TASK DETAILS –
Retype, word for word, each line between the lines holding "- $add 8x1->8 const B :: 1" and "OpenSTA, ideal clock, no wires.", inclusive, and leave the rest of the data alone.

◇ ◇ ◇ ◇

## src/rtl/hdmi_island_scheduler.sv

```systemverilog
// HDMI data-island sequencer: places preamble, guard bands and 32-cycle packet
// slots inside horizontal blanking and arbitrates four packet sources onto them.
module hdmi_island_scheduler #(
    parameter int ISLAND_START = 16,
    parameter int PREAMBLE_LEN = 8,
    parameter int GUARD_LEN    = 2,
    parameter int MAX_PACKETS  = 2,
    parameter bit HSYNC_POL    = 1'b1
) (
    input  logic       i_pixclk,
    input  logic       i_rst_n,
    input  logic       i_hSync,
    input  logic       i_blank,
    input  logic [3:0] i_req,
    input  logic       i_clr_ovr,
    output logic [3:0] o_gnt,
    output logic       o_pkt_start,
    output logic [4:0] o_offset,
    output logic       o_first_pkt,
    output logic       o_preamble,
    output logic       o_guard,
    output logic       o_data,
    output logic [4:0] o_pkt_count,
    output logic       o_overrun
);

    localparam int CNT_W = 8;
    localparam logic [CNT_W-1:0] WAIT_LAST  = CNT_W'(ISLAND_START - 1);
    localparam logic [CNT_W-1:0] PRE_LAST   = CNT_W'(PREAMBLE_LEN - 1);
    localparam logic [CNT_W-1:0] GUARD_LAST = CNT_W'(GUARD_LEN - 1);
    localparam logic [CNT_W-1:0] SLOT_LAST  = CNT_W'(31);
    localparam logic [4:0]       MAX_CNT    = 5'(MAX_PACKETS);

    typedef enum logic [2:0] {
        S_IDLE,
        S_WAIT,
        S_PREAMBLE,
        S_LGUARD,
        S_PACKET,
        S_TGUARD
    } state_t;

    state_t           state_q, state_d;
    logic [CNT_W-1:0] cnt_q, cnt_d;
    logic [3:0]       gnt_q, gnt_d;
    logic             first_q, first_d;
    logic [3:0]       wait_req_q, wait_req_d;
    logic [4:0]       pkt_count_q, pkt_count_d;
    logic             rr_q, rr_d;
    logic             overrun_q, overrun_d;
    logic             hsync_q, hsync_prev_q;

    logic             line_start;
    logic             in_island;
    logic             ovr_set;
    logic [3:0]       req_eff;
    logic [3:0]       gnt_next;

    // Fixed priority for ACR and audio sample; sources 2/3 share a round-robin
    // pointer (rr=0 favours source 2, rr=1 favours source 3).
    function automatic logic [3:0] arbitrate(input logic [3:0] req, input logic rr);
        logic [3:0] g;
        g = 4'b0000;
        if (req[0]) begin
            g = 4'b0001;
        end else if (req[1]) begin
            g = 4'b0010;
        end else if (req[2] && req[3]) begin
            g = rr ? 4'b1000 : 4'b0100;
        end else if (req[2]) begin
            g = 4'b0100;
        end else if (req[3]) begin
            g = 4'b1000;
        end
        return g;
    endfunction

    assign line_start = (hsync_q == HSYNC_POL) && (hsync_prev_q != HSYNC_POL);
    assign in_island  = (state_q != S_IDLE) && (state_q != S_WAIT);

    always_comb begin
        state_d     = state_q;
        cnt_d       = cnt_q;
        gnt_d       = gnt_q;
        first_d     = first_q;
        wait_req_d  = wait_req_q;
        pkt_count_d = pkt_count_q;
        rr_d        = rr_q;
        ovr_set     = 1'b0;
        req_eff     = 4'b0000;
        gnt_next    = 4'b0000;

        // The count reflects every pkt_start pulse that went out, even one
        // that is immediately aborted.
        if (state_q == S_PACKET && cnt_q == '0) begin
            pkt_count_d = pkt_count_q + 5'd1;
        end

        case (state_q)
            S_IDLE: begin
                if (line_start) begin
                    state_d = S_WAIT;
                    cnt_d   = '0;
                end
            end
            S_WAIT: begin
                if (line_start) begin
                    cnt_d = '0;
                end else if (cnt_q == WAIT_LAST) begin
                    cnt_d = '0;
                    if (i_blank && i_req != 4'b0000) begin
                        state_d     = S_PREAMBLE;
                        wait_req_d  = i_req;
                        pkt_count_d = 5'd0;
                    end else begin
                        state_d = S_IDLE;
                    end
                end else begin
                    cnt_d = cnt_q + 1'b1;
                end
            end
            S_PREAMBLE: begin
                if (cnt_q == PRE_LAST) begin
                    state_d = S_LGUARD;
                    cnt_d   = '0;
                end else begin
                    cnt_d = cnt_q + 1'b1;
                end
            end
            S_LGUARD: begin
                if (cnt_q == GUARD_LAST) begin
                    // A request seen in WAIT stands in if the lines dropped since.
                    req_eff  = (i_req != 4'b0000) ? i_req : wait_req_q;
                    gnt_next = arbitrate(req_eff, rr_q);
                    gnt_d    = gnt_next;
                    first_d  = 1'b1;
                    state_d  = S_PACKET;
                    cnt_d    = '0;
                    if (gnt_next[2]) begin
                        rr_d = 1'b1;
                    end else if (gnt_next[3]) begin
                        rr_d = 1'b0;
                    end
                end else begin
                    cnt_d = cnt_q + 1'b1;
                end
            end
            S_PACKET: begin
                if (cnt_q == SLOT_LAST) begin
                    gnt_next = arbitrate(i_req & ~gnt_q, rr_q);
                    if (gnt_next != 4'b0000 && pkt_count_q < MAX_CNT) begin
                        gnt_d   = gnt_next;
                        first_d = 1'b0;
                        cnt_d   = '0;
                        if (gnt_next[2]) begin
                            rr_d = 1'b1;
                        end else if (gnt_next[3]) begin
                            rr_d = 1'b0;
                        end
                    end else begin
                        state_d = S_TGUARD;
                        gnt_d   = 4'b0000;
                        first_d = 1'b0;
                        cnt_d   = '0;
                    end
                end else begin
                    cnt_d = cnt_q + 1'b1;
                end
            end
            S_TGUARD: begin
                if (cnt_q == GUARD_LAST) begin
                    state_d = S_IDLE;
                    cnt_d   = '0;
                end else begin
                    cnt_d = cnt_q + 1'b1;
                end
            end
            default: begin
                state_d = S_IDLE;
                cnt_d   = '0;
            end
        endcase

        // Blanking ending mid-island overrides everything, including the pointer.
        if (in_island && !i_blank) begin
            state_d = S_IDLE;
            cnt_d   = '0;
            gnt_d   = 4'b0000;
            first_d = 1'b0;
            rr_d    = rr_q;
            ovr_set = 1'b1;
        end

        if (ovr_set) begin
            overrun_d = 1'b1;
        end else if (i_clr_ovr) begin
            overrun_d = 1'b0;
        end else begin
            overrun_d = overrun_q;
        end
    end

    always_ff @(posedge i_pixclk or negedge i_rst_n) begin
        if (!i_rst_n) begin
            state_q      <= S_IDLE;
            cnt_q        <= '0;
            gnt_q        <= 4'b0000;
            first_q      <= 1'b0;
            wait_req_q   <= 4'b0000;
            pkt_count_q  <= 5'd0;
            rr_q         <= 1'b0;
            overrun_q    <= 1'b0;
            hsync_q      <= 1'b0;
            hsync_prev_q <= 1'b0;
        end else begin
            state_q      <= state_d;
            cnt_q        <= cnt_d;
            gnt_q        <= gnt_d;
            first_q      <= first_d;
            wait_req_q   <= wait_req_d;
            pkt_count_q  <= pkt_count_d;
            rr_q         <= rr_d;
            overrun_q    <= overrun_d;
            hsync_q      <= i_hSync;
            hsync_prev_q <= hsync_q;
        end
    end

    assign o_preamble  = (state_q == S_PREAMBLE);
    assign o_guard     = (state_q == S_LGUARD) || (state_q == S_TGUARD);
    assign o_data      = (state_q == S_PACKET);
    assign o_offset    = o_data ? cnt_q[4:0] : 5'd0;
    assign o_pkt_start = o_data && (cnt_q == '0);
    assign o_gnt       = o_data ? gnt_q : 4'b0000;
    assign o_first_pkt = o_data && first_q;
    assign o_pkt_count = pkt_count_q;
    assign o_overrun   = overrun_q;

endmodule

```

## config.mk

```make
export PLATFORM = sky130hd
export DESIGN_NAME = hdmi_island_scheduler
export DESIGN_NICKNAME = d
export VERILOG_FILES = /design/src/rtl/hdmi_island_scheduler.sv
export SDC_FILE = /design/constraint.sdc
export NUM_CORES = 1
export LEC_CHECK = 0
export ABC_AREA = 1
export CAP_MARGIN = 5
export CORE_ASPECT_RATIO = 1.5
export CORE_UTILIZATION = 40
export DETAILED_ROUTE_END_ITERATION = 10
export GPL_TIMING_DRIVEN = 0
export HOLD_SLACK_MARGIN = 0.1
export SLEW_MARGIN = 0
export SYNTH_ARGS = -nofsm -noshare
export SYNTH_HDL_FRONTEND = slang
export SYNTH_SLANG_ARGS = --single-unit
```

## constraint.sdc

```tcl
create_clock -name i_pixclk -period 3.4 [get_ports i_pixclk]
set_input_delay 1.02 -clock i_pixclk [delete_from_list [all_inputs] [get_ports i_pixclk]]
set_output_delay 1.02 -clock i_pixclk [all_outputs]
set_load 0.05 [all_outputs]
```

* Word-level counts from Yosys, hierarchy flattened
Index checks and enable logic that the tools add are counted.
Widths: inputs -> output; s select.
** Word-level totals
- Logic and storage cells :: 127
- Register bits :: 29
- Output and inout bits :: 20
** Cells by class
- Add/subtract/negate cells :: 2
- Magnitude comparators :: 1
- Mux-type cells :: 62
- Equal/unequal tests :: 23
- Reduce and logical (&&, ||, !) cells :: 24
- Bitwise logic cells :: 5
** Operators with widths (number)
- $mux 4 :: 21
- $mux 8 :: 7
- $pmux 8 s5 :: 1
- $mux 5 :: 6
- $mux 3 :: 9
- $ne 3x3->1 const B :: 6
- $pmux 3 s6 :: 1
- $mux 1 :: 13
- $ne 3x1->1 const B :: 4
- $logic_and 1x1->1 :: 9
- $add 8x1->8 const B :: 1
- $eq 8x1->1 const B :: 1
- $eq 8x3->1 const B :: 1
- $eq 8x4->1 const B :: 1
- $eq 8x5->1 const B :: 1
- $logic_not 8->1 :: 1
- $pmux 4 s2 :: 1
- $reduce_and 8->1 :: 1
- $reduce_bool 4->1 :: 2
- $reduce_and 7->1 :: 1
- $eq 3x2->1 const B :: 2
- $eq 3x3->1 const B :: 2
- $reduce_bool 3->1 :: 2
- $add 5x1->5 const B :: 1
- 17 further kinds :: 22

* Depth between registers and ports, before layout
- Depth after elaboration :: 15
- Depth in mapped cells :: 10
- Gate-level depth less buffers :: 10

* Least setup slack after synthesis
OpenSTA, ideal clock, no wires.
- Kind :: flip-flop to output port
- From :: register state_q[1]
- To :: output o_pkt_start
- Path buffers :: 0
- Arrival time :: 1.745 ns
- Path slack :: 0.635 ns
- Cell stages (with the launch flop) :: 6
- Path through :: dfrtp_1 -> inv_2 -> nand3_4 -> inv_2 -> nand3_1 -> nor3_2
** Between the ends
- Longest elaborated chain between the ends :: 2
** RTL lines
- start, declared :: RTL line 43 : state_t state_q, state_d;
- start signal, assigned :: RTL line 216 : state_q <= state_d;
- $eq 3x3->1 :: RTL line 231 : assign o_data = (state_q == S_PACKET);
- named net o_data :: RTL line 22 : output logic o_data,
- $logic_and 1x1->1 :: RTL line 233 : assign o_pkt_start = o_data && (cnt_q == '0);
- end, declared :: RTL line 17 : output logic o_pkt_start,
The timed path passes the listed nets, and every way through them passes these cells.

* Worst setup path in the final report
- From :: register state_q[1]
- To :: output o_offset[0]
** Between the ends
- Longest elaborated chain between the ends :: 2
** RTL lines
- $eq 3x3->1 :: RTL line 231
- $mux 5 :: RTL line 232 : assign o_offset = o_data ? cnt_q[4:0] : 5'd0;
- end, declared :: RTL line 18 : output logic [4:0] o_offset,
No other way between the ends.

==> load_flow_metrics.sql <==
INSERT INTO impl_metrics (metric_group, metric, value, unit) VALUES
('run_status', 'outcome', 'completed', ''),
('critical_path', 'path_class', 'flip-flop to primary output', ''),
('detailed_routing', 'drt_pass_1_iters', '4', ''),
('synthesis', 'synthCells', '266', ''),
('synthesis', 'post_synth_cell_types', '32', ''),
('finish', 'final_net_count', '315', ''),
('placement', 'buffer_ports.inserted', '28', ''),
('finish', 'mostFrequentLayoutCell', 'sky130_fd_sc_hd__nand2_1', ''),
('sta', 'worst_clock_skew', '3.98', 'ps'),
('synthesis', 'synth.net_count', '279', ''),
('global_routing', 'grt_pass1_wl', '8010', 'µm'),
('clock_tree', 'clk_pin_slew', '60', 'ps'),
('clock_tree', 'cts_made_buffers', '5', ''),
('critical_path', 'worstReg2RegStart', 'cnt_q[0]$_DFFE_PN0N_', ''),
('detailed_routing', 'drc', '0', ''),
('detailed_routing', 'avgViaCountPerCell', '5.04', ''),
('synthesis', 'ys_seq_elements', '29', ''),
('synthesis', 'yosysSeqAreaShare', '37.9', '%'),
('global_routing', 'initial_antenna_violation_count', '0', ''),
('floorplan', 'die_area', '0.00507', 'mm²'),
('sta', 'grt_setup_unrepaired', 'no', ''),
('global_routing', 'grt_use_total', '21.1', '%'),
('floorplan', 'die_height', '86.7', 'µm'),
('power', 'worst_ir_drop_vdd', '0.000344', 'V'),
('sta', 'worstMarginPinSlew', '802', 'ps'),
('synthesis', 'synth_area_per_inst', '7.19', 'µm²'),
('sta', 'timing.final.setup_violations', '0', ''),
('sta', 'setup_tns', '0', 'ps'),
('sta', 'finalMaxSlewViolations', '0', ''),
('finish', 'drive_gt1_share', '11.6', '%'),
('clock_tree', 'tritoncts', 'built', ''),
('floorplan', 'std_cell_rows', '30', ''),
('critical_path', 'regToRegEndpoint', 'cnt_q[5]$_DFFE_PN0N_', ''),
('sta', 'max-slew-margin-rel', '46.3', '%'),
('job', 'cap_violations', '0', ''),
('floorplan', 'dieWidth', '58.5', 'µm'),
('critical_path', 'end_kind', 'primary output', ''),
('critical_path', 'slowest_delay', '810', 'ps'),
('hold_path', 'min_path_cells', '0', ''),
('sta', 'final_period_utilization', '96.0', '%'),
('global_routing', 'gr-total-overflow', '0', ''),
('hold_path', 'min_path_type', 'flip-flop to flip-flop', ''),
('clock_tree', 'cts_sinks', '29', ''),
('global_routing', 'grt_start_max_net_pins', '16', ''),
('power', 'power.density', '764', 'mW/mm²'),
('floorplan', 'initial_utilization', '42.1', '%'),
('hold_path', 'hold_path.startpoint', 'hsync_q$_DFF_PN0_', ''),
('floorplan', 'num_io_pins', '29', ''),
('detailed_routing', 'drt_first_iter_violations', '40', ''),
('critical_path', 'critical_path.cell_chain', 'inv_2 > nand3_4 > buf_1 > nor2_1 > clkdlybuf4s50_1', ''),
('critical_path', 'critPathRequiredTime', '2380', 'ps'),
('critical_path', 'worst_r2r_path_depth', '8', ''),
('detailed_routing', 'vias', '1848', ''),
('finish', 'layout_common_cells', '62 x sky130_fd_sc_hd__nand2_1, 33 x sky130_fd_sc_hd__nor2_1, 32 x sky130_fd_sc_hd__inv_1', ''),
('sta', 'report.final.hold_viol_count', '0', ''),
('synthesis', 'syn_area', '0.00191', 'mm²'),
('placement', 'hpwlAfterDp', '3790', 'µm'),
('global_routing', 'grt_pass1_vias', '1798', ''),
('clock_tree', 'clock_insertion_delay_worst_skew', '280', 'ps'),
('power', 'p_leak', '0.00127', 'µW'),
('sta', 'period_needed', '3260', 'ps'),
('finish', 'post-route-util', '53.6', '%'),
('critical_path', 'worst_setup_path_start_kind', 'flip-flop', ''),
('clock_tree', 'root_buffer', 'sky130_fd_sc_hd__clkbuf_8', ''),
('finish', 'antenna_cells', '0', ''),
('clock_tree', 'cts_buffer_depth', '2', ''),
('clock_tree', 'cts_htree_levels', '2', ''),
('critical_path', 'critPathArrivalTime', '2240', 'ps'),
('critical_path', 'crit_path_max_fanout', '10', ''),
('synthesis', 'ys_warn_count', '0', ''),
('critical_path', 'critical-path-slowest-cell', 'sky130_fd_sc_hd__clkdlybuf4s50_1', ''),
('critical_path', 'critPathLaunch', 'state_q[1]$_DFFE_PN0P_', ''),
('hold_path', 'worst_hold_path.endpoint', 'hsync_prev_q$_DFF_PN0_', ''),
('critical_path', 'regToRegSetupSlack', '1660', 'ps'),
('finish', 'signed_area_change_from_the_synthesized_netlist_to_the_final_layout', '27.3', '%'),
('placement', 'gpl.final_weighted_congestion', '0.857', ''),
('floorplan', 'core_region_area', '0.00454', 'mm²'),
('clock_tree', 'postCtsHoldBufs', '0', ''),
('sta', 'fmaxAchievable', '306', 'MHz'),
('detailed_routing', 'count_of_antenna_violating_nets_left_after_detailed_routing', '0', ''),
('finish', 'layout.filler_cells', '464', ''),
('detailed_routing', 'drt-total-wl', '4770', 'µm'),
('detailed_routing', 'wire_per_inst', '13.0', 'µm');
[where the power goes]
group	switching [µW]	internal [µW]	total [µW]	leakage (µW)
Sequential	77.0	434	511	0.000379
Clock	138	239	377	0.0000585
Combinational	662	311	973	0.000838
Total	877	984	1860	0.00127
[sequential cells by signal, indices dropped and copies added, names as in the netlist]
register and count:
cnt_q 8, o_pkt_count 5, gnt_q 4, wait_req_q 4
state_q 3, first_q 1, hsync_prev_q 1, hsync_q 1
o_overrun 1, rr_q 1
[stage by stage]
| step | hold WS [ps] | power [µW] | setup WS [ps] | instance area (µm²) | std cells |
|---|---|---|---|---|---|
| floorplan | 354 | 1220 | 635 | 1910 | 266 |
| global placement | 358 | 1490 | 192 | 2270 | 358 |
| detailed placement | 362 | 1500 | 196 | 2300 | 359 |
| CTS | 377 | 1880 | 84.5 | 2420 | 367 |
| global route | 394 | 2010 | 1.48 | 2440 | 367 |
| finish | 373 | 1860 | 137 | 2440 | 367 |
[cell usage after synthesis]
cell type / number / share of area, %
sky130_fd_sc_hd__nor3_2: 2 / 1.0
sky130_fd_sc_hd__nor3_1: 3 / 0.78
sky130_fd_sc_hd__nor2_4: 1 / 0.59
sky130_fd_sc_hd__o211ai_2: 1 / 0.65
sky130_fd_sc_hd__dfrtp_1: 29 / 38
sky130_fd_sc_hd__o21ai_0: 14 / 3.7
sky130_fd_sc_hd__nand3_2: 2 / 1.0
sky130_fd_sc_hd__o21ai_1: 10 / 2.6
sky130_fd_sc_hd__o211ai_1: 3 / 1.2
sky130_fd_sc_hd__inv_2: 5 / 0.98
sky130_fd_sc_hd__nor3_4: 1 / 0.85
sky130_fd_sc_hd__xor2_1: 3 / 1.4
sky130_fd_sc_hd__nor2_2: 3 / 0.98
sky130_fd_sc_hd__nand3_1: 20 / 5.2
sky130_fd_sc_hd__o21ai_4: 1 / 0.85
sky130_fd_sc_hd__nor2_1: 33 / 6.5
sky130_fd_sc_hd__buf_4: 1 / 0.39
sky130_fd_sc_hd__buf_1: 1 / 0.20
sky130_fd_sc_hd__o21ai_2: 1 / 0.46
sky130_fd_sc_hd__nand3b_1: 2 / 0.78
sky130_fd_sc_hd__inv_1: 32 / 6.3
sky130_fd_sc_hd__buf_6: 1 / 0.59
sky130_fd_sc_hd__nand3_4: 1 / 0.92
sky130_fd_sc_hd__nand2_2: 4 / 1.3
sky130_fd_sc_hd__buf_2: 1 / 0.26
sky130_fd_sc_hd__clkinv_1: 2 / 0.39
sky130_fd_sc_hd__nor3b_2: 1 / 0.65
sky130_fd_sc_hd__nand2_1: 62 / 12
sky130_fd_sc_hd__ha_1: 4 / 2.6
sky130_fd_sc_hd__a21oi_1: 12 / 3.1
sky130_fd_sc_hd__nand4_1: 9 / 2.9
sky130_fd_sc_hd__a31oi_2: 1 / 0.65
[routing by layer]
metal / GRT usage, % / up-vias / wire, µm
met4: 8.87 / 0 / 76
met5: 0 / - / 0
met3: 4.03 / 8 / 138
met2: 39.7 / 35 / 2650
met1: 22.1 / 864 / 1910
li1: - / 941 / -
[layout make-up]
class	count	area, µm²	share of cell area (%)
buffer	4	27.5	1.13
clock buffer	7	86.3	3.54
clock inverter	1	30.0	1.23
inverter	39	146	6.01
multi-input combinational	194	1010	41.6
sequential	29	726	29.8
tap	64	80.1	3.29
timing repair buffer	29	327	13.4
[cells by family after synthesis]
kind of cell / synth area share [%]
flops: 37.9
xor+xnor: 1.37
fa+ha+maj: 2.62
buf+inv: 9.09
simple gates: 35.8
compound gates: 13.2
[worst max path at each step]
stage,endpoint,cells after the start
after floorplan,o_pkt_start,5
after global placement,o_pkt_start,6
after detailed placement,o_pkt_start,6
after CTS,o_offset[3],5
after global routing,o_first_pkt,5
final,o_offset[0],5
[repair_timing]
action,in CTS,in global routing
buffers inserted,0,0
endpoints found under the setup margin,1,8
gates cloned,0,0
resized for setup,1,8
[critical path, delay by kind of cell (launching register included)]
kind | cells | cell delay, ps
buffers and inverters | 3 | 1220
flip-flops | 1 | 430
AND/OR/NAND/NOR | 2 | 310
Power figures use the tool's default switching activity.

◇ ◇ ◇ ◇

REPLY TO THE TASK –
- $add 8x1->8 const B :: 1
- $eq 8x1->1 const B :: 1
- $eq 8x3->1 const B :: 1
- $eq 8x4->1 const B :: 1
- $eq 8x5->1 const B :: 1
- $logic_not 8->1 :: 1
- $pmux 4 s2 :: 1
- $reduce_and 8->1 :: 1
- $reduce_bool 4->1 :: 2
- $reduce_and 7->1 :: 1
- $eq 3x2->1 const B :: 2
- $eq 3x3->1 const B :: 2
- $reduce_bool 3->1 :: 2
- $add 5x1->5 const B :: 1
- 17 further kinds :: 22

* Depth between registers and ports, before layout
- Depth after elaboration :: 15
- Depth in mapped cells :: 10
- Gate-level depth less buffers :: 10

* Least setup slack after synthesis
OpenSTA, ideal clock, no wires.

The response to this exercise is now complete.